A outra razão chega a ser cômica: o Odyssey foi sabotado por seus próprios vendedores. Eles informavam aos clientes que o aparelho só funcionaria com TVs da Magnavox — o que era mentira, o console funcionava com qualquer televisão da época. Assim, consumidores que não possuíam equipamentos da empresa acabavam comprando videogames concorrentes.
O pai dos consoles
Baer chegou a fazer outras iterações do Odyssey — que não fizeram tanto sucesso quanto o original e enfrentaram forte concorrência — e trabalhou em brinquedos eletrônicos até sua aposentadoria. Uma de suas criações mais famosas foi o brinquedo Simon, que certamente muitas crianças e adultos conhecem.

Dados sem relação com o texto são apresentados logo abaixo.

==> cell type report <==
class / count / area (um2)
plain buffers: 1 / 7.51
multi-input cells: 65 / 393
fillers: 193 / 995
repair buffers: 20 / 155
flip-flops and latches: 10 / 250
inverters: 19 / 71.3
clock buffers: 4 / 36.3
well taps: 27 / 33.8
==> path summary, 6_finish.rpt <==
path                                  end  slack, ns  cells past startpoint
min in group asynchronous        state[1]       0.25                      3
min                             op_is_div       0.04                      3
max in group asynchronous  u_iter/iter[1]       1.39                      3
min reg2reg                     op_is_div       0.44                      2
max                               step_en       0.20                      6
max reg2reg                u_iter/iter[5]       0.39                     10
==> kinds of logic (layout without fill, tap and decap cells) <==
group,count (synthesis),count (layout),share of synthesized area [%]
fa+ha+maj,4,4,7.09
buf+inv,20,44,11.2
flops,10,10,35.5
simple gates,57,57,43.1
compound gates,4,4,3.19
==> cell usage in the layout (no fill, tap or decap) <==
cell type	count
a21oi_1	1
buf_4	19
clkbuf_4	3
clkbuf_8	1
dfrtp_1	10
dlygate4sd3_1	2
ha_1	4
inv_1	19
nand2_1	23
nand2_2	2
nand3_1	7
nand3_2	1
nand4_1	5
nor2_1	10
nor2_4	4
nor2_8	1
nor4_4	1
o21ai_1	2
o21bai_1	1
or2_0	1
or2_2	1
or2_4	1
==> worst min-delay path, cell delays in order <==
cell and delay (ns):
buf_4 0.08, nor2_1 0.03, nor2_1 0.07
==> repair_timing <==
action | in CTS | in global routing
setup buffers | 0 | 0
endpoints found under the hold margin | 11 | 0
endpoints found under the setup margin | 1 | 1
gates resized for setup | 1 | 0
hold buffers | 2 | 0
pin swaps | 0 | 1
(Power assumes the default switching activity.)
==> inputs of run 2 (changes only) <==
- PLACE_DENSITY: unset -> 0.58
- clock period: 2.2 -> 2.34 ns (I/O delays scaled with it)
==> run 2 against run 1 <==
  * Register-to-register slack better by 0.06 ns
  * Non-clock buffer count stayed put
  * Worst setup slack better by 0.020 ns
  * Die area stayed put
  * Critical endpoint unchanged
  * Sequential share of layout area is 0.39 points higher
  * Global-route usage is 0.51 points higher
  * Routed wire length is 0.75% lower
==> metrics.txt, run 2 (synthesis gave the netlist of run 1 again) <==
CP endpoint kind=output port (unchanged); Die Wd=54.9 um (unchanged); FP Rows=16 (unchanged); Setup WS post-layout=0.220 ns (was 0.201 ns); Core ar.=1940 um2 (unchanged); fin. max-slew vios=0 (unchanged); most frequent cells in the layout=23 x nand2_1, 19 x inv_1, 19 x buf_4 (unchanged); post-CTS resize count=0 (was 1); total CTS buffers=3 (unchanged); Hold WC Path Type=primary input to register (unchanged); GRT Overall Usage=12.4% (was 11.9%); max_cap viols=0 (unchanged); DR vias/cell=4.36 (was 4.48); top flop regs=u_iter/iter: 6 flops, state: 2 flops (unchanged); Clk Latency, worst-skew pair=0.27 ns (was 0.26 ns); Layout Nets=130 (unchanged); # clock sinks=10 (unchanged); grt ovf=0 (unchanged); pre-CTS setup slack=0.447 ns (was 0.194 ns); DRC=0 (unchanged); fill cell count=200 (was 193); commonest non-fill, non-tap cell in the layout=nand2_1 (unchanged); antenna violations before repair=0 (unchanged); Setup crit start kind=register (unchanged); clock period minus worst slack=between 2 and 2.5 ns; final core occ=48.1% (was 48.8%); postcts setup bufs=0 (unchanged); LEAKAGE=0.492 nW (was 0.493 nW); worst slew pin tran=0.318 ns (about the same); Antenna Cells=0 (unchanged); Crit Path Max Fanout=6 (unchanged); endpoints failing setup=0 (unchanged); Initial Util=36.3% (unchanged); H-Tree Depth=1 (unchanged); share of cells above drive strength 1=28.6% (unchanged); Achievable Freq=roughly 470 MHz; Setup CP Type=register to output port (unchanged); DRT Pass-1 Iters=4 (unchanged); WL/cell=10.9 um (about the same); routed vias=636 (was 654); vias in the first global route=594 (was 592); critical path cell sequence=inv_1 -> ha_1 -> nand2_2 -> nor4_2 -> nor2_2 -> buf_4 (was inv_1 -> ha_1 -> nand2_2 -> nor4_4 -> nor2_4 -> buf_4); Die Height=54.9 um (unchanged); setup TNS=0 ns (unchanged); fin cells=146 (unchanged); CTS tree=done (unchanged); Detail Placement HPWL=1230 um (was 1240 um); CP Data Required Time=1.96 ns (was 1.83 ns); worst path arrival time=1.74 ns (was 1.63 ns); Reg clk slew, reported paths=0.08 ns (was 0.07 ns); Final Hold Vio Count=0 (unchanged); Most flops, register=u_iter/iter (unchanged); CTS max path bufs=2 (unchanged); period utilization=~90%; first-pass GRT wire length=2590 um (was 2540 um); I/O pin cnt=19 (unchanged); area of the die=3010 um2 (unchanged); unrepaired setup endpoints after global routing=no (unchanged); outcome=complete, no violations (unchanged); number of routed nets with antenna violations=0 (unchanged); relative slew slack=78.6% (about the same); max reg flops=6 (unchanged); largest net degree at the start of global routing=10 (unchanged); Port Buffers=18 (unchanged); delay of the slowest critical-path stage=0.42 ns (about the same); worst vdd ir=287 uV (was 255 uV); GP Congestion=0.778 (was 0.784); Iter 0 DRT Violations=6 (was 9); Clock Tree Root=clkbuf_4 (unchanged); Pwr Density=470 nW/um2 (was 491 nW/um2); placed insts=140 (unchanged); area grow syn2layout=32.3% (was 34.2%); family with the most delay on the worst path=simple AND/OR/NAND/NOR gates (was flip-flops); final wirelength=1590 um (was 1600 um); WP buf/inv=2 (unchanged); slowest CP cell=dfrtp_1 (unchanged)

No decorrer da vida, o inventor recebeu vários prêmios e reconhecimentos por suas contribuições à indústria. Suas honrarias incluem o IEEE Masaru Ibuka Consumer Electronics Award (2008) e a IEEE Edison Medal (2014). Mas certamente seu prêmio mais importante foi em 13 de fevereiro de 2006, quando recebeu do então presidente dos Estados Unidos da América George W. Bush a Medalha Nacional de Tecnologia (National Medal of Technology), por sua “criação inovadora e pioneira”. Em 2010, Baer entrou para o Hall da Fama de Inventores Nacionais (National Inventors Hall of Fame), ao lado de grandes cientistas como Nikola Tesla e Alfred Nobel.
Tesla se sentiria honrado.
Reconhecimento mais que devido para aquele que foi o pai de toda uma indústria multibilionária.